Species of butterfly

Delias georgina is a butterfly in the family Pieridae. It was described by Cajetan Felder and Rudolf Felder in 1861. It is found in the Indomalayan realm,

==Description==
Distinguished by the rounded form of the wings.
Male:The forewing underside has a white ground-colour.The hindwing is glossed in a coffee colour. The hindwing underside is yellow and has dark markings.
Female : underside wing surface darker than male with broader margins on both wings.The hindwing underside has a coffee-brown ground colour, with chrome-yellow markings with white edging to most of the spots. The forewing has a extended proximal white area, with black dusting at the base. The submarginal spots are well marked.
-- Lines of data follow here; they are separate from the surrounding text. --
==> src/rtl/deadband_change_reporter_unit_defines.svh <==
// assertion macros shared by the deadband change reporter rtl
`ifndef DEADBAND_CHANGE_REPORTER_UNIT_DEFINES_SVH
`define DEADBAND_CHANGE_REPORTER_UNIT_DEFINES_SVH
`ifndef NO_ASSERTIONS
`define DCR_ASSERT_IMPLIES(label, clk, rst_n, a, b) \
  label: assert property (@(posedge clk) disable iff (!rst_n) (a) |-> (b)) \
    else $error("same-cycle check failed");
`define DCR_ASSERT_NEXT(label, clk, rst_n, a, b) \
  label: assert property (@(posedge clk) disable iff (!rst_n) (a) |=> (b)) \
    else $error("next-cycle check failed");
`else
`define DCR_ASSERT_IMPLIES(label, clk, rst_n, a, b)
`define DCR_ASSERT_NEXT(label, clk, rst_n, a, b)
`endif
`endif

==> src/rtl/dcr_pkg.sv <==
// package: widths, codes, reset values and types of the deadband change reporter
`timescale 1ns / 1ps
package dcr_pkg;

  localparam int VALUE_W     = 10;
  localparam int CHAN_W      = 3;
  localparam int BYTE_W      = 8;
  localparam int CHANNELS_DEF = 8;

  localparam int CFG_IDX_W  = 1;
  localparam int CFG_DATA_W = 10;

  localparam logic [CFG_IDX_W-1:0] REG_DEADBAND  = 1'd0;
  localparam logic [CFG_IDX_W-1:0] REG_SWITCH_ID = 1'd1;

  localparam logic [VALUE_W-1:0] DEADBAND_RESET  = 10'd2;
  localparam logic [BYTE_W-1:0]  SWITCH_ID_RESET = 8'd9;

  localparam logic [BYTE_W-1:0] FRAME_START = 8'hff;
  localparam logic [BYTE_W-1:0] FRAME_END   = 8'hfe;

  localparam int QUEUE_DEPTH = 2;

  // byte positions within a frame
  localparam int POS_W = 3;
  localparam logic [POS_W-1:0] POS_START = 3'd0;
  localparam logic [POS_W-1:0] POS_B1    = 3'd1;
  localparam logic [POS_W-1:0] POS_B2    = 3'd2;
  localparam logic [POS_W-1:0] POS_B3    = 3'd3;
  localparam logic [POS_W-1:0] POS_END   = 3'd4;

  // the three variable bytes of one frame
  typedef struct packed {
    logic [BYTE_W-1:0] b1;
    logic [BYTE_W-1:0] b2;
    logic [BYTE_W-1:0] b3;
  } frame_t;

endpackage

==> src/rtl/dcr_if.sv <==
// valid/ready channel interfaces for sample words and frame bytes
`timescale 1ns / 1ps
interface dcr_in_if import dcr_pkg::*; ();
  logic               valid;
  logic               ready;
  logic               kind;
  logic [CHAN_W-1:0]  channel;
  logic [VALUE_W-1:0] value;

  modport source (output valid, output kind, output channel, output value, input ready);
  modport sink (input valid, input kind, input channel, input value, output ready);
endinterface

interface dcr_out_if import dcr_pkg::*; ();
  logic              valid;
  logic              ready;
  logic [BYTE_W-1:0] frame_byte;
  logic              last;

  modport source (output valid, output frame_byte, output last, input ready);
  modport sink (input valid, input frame_byte, input last, output ready);
endinterface

==> src/rtl/dcr_front.sv <==
// front end: config registers, per-channel stored values and change classification
`timescale 1ns / 1ps
module dcr_front import dcr_pkg::*; #(
  parameter int CHANNELS = CHANNELS_DEF
) (
  input  logic                  clk,
  input  logic                  rst_n,
  dcr_in_if.sink                in_chan,
  input  logic                  cfg_we,
  input  logic [CFG_IDX_W-1:0]  cfg_index,
  input  logic [CFG_DATA_W-1:0] cfg_wdata,
  output logic                  push,
  output frame_t                push_data,
  input  logic                  q_full
);

  localparam int IDX_W = (CHANNELS > 1) ? $clog2(CHANNELS) : 1;
  localparam int CMP_W = 5;

  logic [VALUE_W-1:0] deadband_r;
  logic [BYTE_W-1:0]  switch_id_r;
  logic [VALUE_W-1:0] last_r [CHANNELS];

  logic               accept;
  logic [CMP_W-1:0]   ch_ext;
  logic [IDX_W-1:0]   idx;
  logic               ch_ok;
  logic [VALUE_W-1:0] prev;
  logic signed [VALUE_W+1:0] v_s, lo_s, hi_s;
  logic               report;

  assign in_chan.ready = !q_full;
  assign accept        = in_chan.valid && in_chan.ready;

  assign ch_ext = CMP_W'(in_chan.channel);
  assign idx    = ch_ext[IDX_W-1:0];
  assign ch_ok  = ch_ext < CMP_W'(CHANNELS);
  assign prev   = last_r[idx];

  // band edges in signed arithmetic so nothing wraps
  always_comb begin
    v_s  = signed'({2'b00, in_chan.value});
    lo_s = signed'({2'b00, prev}) - signed'({2'b00, deadband_r});
    hi_s = signed'({2'b00, prev}) + signed'({2'b00, deadband_r});
    report = ch_ok && ((v_s < lo_s) || (v_s > hi_s));
  end

  always_comb begin
    if (in_chan.kind) begin
      push_data.b1 = switch_id_r;
      push_data.b2 = '0;
      push_data.b3 = in_chan.value[BYTE_W-1:0];
    end else begin
      push_data.b1 = BYTE_W'(in_chan.channel);
      push_data.b2 = BYTE_W'(in_chan.value[VALUE_W-1:BYTE_W]);
      push_data.b3 = in_chan.value[BYTE_W-1:0];
    end
  end

  assign push = accept && (in_chan.kind || report);

  always_ff @(posedge clk) begin
    if (!rst_n) begin
      deadband_r  <= DEADBAND_RESET;
      switch_id_r <= SWITCH_ID_RESET;
    end else if (cfg_we) begin
      unique case (cfg_index)
        REG_DEADBAND:  deadband_r  <= cfg_wdata[VALUE_W-1:0];
        REG_SWITCH_ID: switch_id_r <= cfg_wdata[BYTE_W-1:0];
        default: ;
      endcase
    end
  end

  always_ff @(posedge clk) begin
    if (!rst_n) begin
      for (int i = 0; i < CHANNELS; i++) begin
        last_r[i] <= '0;
      end
    end else if (accept && !in_chan.kind && report) begin
      last_r[idx] <= in_chan.value;
    end
  end

endmodule

==> src/rtl/dcr_queue.sv <==
// short frame queue between the classifier and the byte sequencer
`timescale 1ns / 1ps
module dcr_queue import dcr_pkg::*; #(
  parameter int DEPTH = QUEUE_DEPTH
) (
  input  logic   clk,
  input  logic   rst_n,
  input  logic   push,
  input  frame_t push_data,
  output logic   full,
  input  logic   pop,
  output frame_t head,
  output logic   empty
);
`include "deadband_change_reporter_unit_defines.svh"

  localparam int PTR_W = (DEPTH > 1) ? $clog2(DEPTH) : 1;
  localparam int CNT_W = $clog2(DEPTH + 1);

  frame_t             mem_r [DEPTH];
  logic [PTR_W-1:0]   wr_ptr_r, wr_ptr_nxt;
  logic [PTR_W-1:0]   rd_ptr_r, rd_ptr_nxt;
  logic [CNT_W-1:0]   count_r, count_nxt;

  assign full  = count_r == CNT_W'(DEPTH);
  assign empty = count_r == '0;
  assign head  = mem_r[rd_ptr_r];

  always_comb begin
    wr_ptr_nxt = wr_ptr_r;
    rd_ptr_nxt = rd_ptr_r;
    count_nxt  = count_r;
    if (push) begin
      wr_ptr_nxt = (wr_ptr_r == PTR_W'(DEPTH - 1)) ? '0 : wr_ptr_r + 1'b1;
    end
    if (pop) begin
      rd_ptr_nxt = (rd_ptr_r == PTR_W'(DEPTH - 1)) ? '0 : rd_ptr_r + 1'b1;
    end
    if (push && !pop) begin
      count_nxt = count_r + 1'b1;
    end else if (pop && !push) begin
      count_nxt = count_r - 1'b1;
    end
  end

  always_ff @(posedge clk) begin
    if (!rst_n) begin
      wr_ptr_r <= '0;
      rd_ptr_r <= '0;
      count_r  <= '0;
    end else begin
      wr_ptr_r <= wr_ptr_nxt;
      rd_ptr_r <= rd_ptr_nxt;
      count_r  <= count_nxt;
    end
  end

  always_ff @(posedge clk) begin
    if (push) begin
      mem_r[wr_ptr_r] <= push_data;
    end
  end

  `DCR_ASSERT_IMPLIES(a_no_push_full, clk, rst_n, full, !push)
  `DCR_ASSERT_IMPLIES(a_no_pop_empty, clk, rst_n, empty, !pop)

endmodule

==> src/rtl/dcr_back.sv <==
// back end: walks one queued frame out as five bytes
`timescale 1ns / 1ps
module dcr_back import dcr_pkg::*; (
  input  logic      clk,
  input  logic      rst_n,
  input  frame_t    head,
  input  logic      empty,
  output logic      pop,
  dcr_out_if.source out_chan
);
`include "deadband_change_reporter_unit_defines.svh"

  logic             busy_r, busy_nxt;
  logic [POS_W-1:0] pos_r, pos_nxt;
  frame_t           frm_r;
  logic             fire, done;

  assign out_chan.valid = busy_r;
  assign out_chan.last  = pos_r == POS_END;
  assign fire = out_chan.valid && out_chan.ready;
  assign done = fire && (pos_r == POS_END);
  // next frame loads in the same cycle the closing byte leaves
  assign pop  = !empty && (!busy_r || done);

  always_comb begin
    unique case (pos_r)
      POS_START: out_chan.frame_byte = FRAME_START;
      POS_B1:    out_chan.frame_byte = frm_r.b1;
      POS_B2:    out_chan.frame_byte = frm_r.b2;
      POS_B3:    out_chan.frame_byte = frm_r.b3;
      POS_END:   out_chan.frame_byte = FRAME_END;
      default:   out_chan.frame_byte = FRAME_END;
    endcase
  end

  always_comb begin
    busy_nxt = busy_r;
    pos_nxt  = pos_r;
    if (pop) begin
      busy_nxt = 1'b1;
      pos_nxt  = POS_START;
    end else if (done) begin
      busy_nxt = 1'b0;
      pos_nxt  = POS_START;
    end else if (fire) begin
      pos_nxt = pos_r + 1'b1;
    end
  end

  always_ff @(posedge clk) begin
    if (!rst_n) begin
      busy_r <= 1'b0;
      pos_r  <= POS_START;
    end else begin
      busy_r <= busy_nxt;
      pos_r  <= pos_nxt;
    end
  end

  always_ff @(posedge clk) begin
    if (pop) begin
      frm_r <= head;
    end
  end

  `DCR_ASSERT_NEXT(a_frame_continues, clk, rst_n, fire && !out_chan.last, out_chan.valid)
  `DCR_ASSERT_NEXT(a_stall_holds_pos, clk, rst_n, out_chan.valid && !out_chan.ready,
                   $stable(pos_r))
  `DCR_ASSERT_NEXT(a_restart_at_start, clk, rst_n, done, pos_r == POS_START)

endmodule

==> src/rtl/deadband_change_reporter_unit.sv <==
// top level of the deadband change reporter
`timescale 1ns / 1ps
// Accepts analog samples and switch snapshots one word per cycle while the two-entry
// frame queue has room. A sample that stays inside its channel's deadband, or names a
// channel not below CHANNELS, is absorbed in its accept cycle with no output. A sample
// outside the band becomes a five-byte frame (0xff, channel, high, low, 0xfe) and each
// snapshot one of (0xff, id, 0x00, low, 0xfe), sent one byte per cycle while the
// receiver is ready, as paced by the output byte sequencer; the queue lets up to two
// frames build up behind a stalled output. Stored channel values clear during reset.
module deadband_change_reporter_unit import dcr_pkg::*; #(
  parameter int CHANNELS = CHANNELS_DEF
) (
  input  logic                  clk,
  input  logic                  rst_n,
  dcr_in_if.sink                in_chan,
  dcr_out_if.source             out_chan,
  input  logic                  cfg_we,
  input  logic [CFG_IDX_W-1:0]  cfg_index,
  input  logic [CFG_DATA_W-1:0] cfg_wdata
);

  logic   push, q_full, pop, q_empty;
  frame_t push_data, q_head;

  dcr_front #(.CHANNELS(CHANNELS)) u_front (
    .clk       (clk),
    .rst_n     (rst_n),
    .in_chan   (in_chan),
    .cfg_we    (cfg_we),
    .cfg_index (cfg_index),
    .cfg_wdata (cfg_wdata),
    .push      (push),
    .push_data (push_data),
    .q_full    (q_full)
  );

  dcr_queue #(.DEPTH(QUEUE_DEPTH)) u_queue (
    .clk       (clk),
    .rst_n     (rst_n),
    .push      (push),
    .push_data (push_data),
    .full      (q_full),
    .pop       (pop),
    .head      (q_head),
    .empty     (q_empty)
  );

  dcr_back u_back (
    .clk      (clk),
    .rst_n    (rst_n),
    .head     (q_head),
    .empty    (q_empty),
    .pop      (pop),
    .out_chan (out_chan)
  );

endmodule

==> src/flat_wrapper.sv <==
// flat-port wrapper written by rule: the top's interface ports become plain ports
module deadband_change_reporter_unit_flat import dcr_pkg::*;
#(
  parameter int CHANNELS = CHANNELS_DEF
)
  (clk, rst_n, cfg_we, cfg_index, cfg_wdata, in_chan_valid, in_chan_kind, in_chan_channel, in_chan_value, in_chan_ready, out_chan_valid, out_chan_frame_byte, out_chan_last, out_chan_ready);
  dcr_in_if in_chan_i ();
  dcr_out_if out_chan_i ();
  input  logic clk;
  input  logic rst_n;
  input  logic cfg_we;
  input  logic [CFG_IDX_W-1:0] cfg_index;
  input  logic [CFG_DATA_W-1:0] cfg_wdata;
  input wire logic [$bits(in_chan_i.valid)-1:0] in_chan_valid;
  input wire logic [$bits(in_chan_i.kind)-1:0] in_chan_kind;
  input wire logic [$bits(in_chan_i.channel)-1:0] in_chan_channel;
  input wire logic [$bits(in_chan_i.value)-1:0] in_chan_value;
  output wire logic [$bits(in_chan_i.ready)-1:0] in_chan_ready;
  output wire logic [$bits(out_chan_i.valid)-1:0] out_chan_valid;
  output wire logic [$bits(out_chan_i.frame_byte)-1:0] out_chan_frame_byte;
  output wire logic [$bits(out_chan_i.last)-1:0] out_chan_last;
  input wire logic [$bits(out_chan_i.ready)-1:0] out_chan_ready;
  assign in_chan_i.valid = in_chan_valid;
  assign in_chan_i.kind = in_chan_kind;
  assign in_chan_i.channel = in_chan_channel;
  assign in_chan_i.value = in_chan_value;
  assign in_chan_ready = in_chan_i.ready;
  assign out_chan_valid = out_chan_i.valid;
  assign out_chan_frame_byte = out_chan_i.frame_byte;
  assign out_chan_last = out_chan_i.last;
  assign out_chan_i.ready = out_chan_ready;
  deadband_change_reporter_unit #(.CHANNELS(CHANNELS)) u_core (.clk(clk), .rst_n(rst_n), .in_chan(in_chan_i), .out_chan(out_chan_i), .cfg_we(cfg_we), .cfg_index(cfg_index), .cfg_wdata(cfg_wdata));
endmodule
There are black coloured submarginal bands on both wings upper side.

==Subspecies==
- Delias georgina georgina Philippines (Luzon)
- D. g. tahanica Rothschild, 1925 Malaya
- D. g. orphne (Wallace, 1867) Malaya (Malacca, Mt. Ophir) white instead of yellow under surface to the forewing and the black bands on it only extend to the apex of the cell.
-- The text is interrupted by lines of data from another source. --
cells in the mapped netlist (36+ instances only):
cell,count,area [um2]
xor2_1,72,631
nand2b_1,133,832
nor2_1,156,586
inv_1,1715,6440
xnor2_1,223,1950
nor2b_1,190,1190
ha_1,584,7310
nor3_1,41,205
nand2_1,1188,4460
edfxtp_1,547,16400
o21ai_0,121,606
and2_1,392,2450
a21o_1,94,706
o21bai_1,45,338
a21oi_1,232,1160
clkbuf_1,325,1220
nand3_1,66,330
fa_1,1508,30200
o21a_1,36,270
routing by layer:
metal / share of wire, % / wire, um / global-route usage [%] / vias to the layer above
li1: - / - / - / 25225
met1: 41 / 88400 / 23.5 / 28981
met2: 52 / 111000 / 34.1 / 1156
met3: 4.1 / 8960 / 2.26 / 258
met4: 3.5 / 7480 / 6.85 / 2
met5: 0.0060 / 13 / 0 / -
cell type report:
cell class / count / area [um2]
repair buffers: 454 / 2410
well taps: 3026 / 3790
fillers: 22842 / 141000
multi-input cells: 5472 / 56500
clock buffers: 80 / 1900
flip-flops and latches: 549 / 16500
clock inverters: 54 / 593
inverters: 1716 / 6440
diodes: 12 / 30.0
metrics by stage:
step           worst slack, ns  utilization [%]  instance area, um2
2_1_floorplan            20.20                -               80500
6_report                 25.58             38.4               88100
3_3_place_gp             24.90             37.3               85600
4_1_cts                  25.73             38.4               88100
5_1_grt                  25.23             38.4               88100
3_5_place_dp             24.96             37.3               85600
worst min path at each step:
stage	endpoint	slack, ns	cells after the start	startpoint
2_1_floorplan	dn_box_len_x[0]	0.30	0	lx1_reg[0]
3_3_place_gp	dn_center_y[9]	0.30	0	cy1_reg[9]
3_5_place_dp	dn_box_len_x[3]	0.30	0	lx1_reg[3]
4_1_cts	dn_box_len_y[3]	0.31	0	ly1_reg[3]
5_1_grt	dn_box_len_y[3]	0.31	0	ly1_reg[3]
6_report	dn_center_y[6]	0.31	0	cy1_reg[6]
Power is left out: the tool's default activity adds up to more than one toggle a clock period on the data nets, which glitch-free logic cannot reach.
[src/sv/pus_ram.sv]
// generic simple dual-port ram with registered read
`timescale 1ns / 1ps
`default_nettype none

module pus_ram #(
   parameter int WIDTH = 8,
   parameter int DEPTH = 16,
   localparam int AW = (DEPTH > 1) ? $clog2(DEPTH) : 1
) (
   input  wire logic             clock,
   input  wire logic             wr_en,
   input  wire logic [AW-1:0]    wr_addr,
   input  wire logic [WIDTH-1:0] wr_data,
   input  wire logic             rd_en,
   input  wire logic [AW-1:0]    rd_addr,
   output logic      [WIDTH-1:0] rd_data
);

   logic [WIDTH-1:0] mem_ff [DEPTH];
   logic [WIDTH-1:0] rd_data_ff;

   // write port
   always_ff @(posedge clock) begin
      if (wr_en) begin
         mem_ff[wr_addr] <= wr_data;
      end
   end

   // read port, data holds between reads
   always_ff @(posedge clock) begin
      if (rd_en) begin
         rd_data_ff <= mem_ff[rd_addr];
      end
   end

   assign rd_data = rd_data_ff;

endmodule

`default_nettype wire

[config.mk]
export PLATFORM = sky130hd
export DESIGN_NAME = pus_ram
export DESIGN_NICKNAME = d
export VERILOG_FILES = /design/src/sv/pus_ram.sv
export SDC_FILE = /design/constraint.sdc
export NUM_CORES = 1
export LEC_CHECK = 0
export BUFFER_PORTS_ARGS = -buffer_cell sky130_fd_sc_hd__buf_4
export CELL_PAD_IN_SITES_DETAIL_PLACEMENT = 0
export CELL_PAD_IN_SITES_GLOBAL_PLACEMENT = 1
export CORE_MARGIN = 5
export CORE_UTILIZATION = 50
export DETAILED_ROUTE_END_ITERATION = 10
export PLACE_DENSITY_LB_ADDON = 0.1
export SYNTH_ARGS = -nofsm -noshare
export SYNTH_HDL_FRONTEND = slang
export SYNTH_SLANG_ARGS = --single-unit
[constraint.sdc]
create_clock -name clock -period 3.77 [get_ports clock]
set_clock_uncertainty 0.1 [all_clocks]
set_input_delay 0.754 -clock clock [delete_from_list [all_inputs] [get_ports clock]]
set_output_delay 0.754 -clock clock [all_outputs]
set_load 0.02 [all_outputs]
# [Word level (Yosys, flattened, before mapping)]
# Memories as Yosys holds them, arrays and structs flattened. A register that Yosys moved wholly into a read port is not among the register bits.
# Index checks and enable logic that the tools add are counted.
[word_totals] reg_bits=0 ram_bits=128 in_bits=19 output_inout_bits=8 word_cells=3 n_memories=1
[op_classes] n_mux=2
[mem_list] memory="mem_ff" depth=16 width=8 read_ports=1 rd_ports_with_merged_regs=1 write_ports=1 line_no="19" text="logic [WIDTH-1:0] mem_ff [DEPTH];"
[ops] op="two-way mux 1 bit" n=2

# [Depth between registers and ports, before layout]
[depth] depth_word=2 mapped_depth=5 depth_no_buf=3

# [Worst setup path after synthesis]
# No wires, ideal clock.
[synth_timing] path_type="input to register" from="in wr_addr[2]" to="mem mem_ff[0][0] (enable)" setup_ns=0.383 arrival_ns=1.864 required_time_ns=3.287 path_slack_ns=1.423 stages=2 path_buffers=0 path_cell_list="or3b_2 -> nor3_1"
[synth_lines] item="start, declared" line_no="12" text="input wire logic [AW-1:0] wr_addr,"
[synth_lines] item="end, declared" line_no="19"
# No word-level cell before the write port.

==> results_dict.tcl <==
set metrics [dict create \
    htreeDepth 4 \
    p_total_mw 3.49 \
    dieArea_um2 12600 \
    fill_cells 751 \
    wl_um 9870 \
    setup_tns_ns 0 \
    ant_nets 0 \
    maxCapViolations 0 \
    timing.hold.ws_ns 0.457 \
    synth_warnings 0 \
    slowest_delay_ns 0.63 \
    leakagePower_nw 2.06 \
    initial_core_util 0.509 \
    status "finished clean" \
    grt_pass1_wl_um 15400 \
    gp_congestion 0.692 \
    max_freq_mhz 470 \
    synth_edf_count 136 \
    synthMuxAreaShare 0.148 \
    endpoint "rd_data[0]" \
    core_um2 10300 \
    hold_start "rd_en" \
    relSlewSlack 0.374 \
    vias 2385 \
    cts_tree "built" \
    arrival_ns 2.28 \
    power_density_nw_per_um2 569 \
    synth_most_common_cell "edfxtp_1" \
    grt.total_usage 0.169 \
    finalCritPeriodShare 0.564 \
    synthXorXnorAreaFrac 0 \
    yosysTopAreaCellShare 0.781 \
    dp_hpwl_um 6120 \
    cp.required_ns 3.92 \
    cts_sinks 136 \
    crit_slowest_cell "mux4_1" \
    synth_nets 248 \
    postSynth.asyncResetShare 0 \
    reg2regPathDepth 3 \
    critPathBufInv 1 \
    synth_area_leaders "edfxtp_1 78%, mux4_2 7.8%, mux4_1 7.0%" \
    worstReg2RegEnd "rd_data[0]" \
    cp_max_fo 32 \
    grt_pass1_vias 2526 \
    synth_compound_area_frac 0.0230 \
    rsz0062_at_grt "false" \
    cp.depth 4 \
    synth_area_um2 5230 \
    crit_path_start_kind "input pin" \
    dr.first_iter.drc_count 139 \
    synth_top_family_by_area "multiplexers" \
    yosys.area_share.adder 0 \
    layout.nets 290 \
    hold_path_class "input pin to register" \
    path_clk_slew_ns 0.06 \
    finalSetupViolCount 0 \
    syn_avg_cell_area_um2 22.8 \
    cts-root-buf "clkbuf_8" \
    firstDrtPassIters 4 \
    ys_seq_area_frac 0.781 \
    crit_chain "buf_4, mux4_1, a22oi_1, nand2_1" \
    placed_area_um2 5560 \
    cts.path.max_buffers 2 \
    worstMarginPinSlew_ns 0.935 \
    place_inst 388 \
    hold_viol 0 \
    yosys.area.top_type "edfxtp_1" \
    num_rows 37 \
    yosys.area_share.simple 0.0314 \
    crit_family "multiplexers" \
    ff2ff_setup_slack_ns 2.17 \
    syn_inst 229 \
    wl_per_cell_um 23.5 \
    cts_inserted_buffers 17 \
    cts_resized 0 \
    die_w_um 112 \
    r2r_start "mem_ff[2][0]" \
    synth_cell_types 18 \
    clk_latency_ns 0.51 \
    fin_util 0.597 \
    ir_drop_mv 0.275 \
    slew_viol_final 0 \
    die_h_um 112 \
    startpoint "rd_addr[0]" \
    final_area_um2 6140 \
    worstSetupPathType "input pin to register" \
    grt_overflow 0 \
    via_per_inst 5.69 \
    drive_gt1_frac 0.276 \
    final_cells 419 \
    min_period_ns 2.13 \
    num_antenna_cells 0 \
    synthToLayoutAreaGrowth_pct 17.4 \
    crit_path_end_kind "register" \
    ys_ff_latch 136 \
    port_buffers 26 \
    grt_max_degree 33 \
    ys.flop_type "edfxtp_1" \
    hold_buffers 0 \
    postCtsSetupBuffers 0 \
    antenna_found_initial 0 \
    drc 0 \
    yosys-top-cells-count "136 x edfxtp_1, 18 x mux4_2, 16 x a22oi_1, 14 x mux4_1, 13 x nor2_1" \
    num_io_pins 27 \
    pre_cts_ws_ns 1.07 \
    setup_slack_ns 1.64 \
]
## logic make-up after synthesis
logic type	Yosys count
compound gates	16
buf+inv	10
flops	136
mux	32
simple gates	35
## worst register-to-register path: cells and delay by family, from the launching register on
kind               cells  cell delay (ns)
AOI/OAI and AO/OA      1             0.29
DFF                    1             0.36
muxes                  1             0.49
and+or+nand+nor        1             0.10
## cell usage in the layout (no fill, tap or decap), types with 2 or more instances in the layout
master / n
edfxtp_1: 136
buf_4: 33
mux4_2: 18
a22oi_1: 16
clkbuf_16: 16
mux4_1: 14
nor2_1: 13
nand2_1: 9
clkinv_2: 5
nor3_1: 4
bufinv_16: 4
clkinv_1: 4
nand3b_1: 2
nand2b_1: 2
## layer usage
| metal | part of all wire | track usage | vias up |
|---|---|---|---|
| met5 | 0 | 0 | - |
| met4 | 0.010 | 0.0529 | 0 |
| met3 | 0.032 | 0.0523 | 10 |
| met2 | 0.48 | 0.252 | 49 |
| met1 | 0.48 | 0.242 | 1263 |
| li1 | - | - | 1063 |
## area by class of cell
cell class	instances	area (um^2)	area share
timing repair buffer	33	248	0.0404
tap	136	170	0.0277
clock inverter	13	160	0.0261
clock buffer	18	418	0.0681
multi-input combinational	83	1060	0.172
sequential	136	4080	0.665
## flip-flops by register name, indices dropped and copies added (netlist names)
| register | count |
|---|---|
| mem_ff | 128 |
| rd_data | 8 |
## power by group
group	internal (mW)	leakage, nW	switching (mW)
combinational	0.0694	0.533	0.0948
sequential	1.70	1.24	0.00909
clock	1.05	0.288	0.562
## worst min-delay path by stage
| stage | end | slack (ns) | depth (start not counted) |
|---|---|---|---|
| after floorplan | rd_data[0] | 0.60 | 3 |
| after global placement | rd_data[3] | 0.63 | 3 |
| after detailed placement | rd_data[3] | 0.63 | 3 |
| after CTS | mem_ff[14][3] | 0.44 | 1 |
| after global routing | rd_data[4] | 0.43 | 1 |
| final | rd_data[2] | 0.46 | 1 |
Power figures use the tool's default switching activity.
- D. g. zenobia Pendlebury, 1939 Malaya (central mountains)
- D. g. keda Talbot, [1937] Malaya (Kedah Peak)
- D. g. simanabum Hagen, 1894 Sumatra poor in colour and markings, with yellowish white upper surface, white under surface to the forewing, which only bears 2 yellowish apical spots, and pale yellow under surface to the hindwing, on which [only] vestiges of the black apical spots in the middle of the wing still remain.
- D. g. cinerascens Mitis, 1893 N.Borneo, Sarawak Upper surface of the males white with slight grey apical shade. Female broadly margined with black, with grey base to the forewing and yellowish discal area on the hindwing.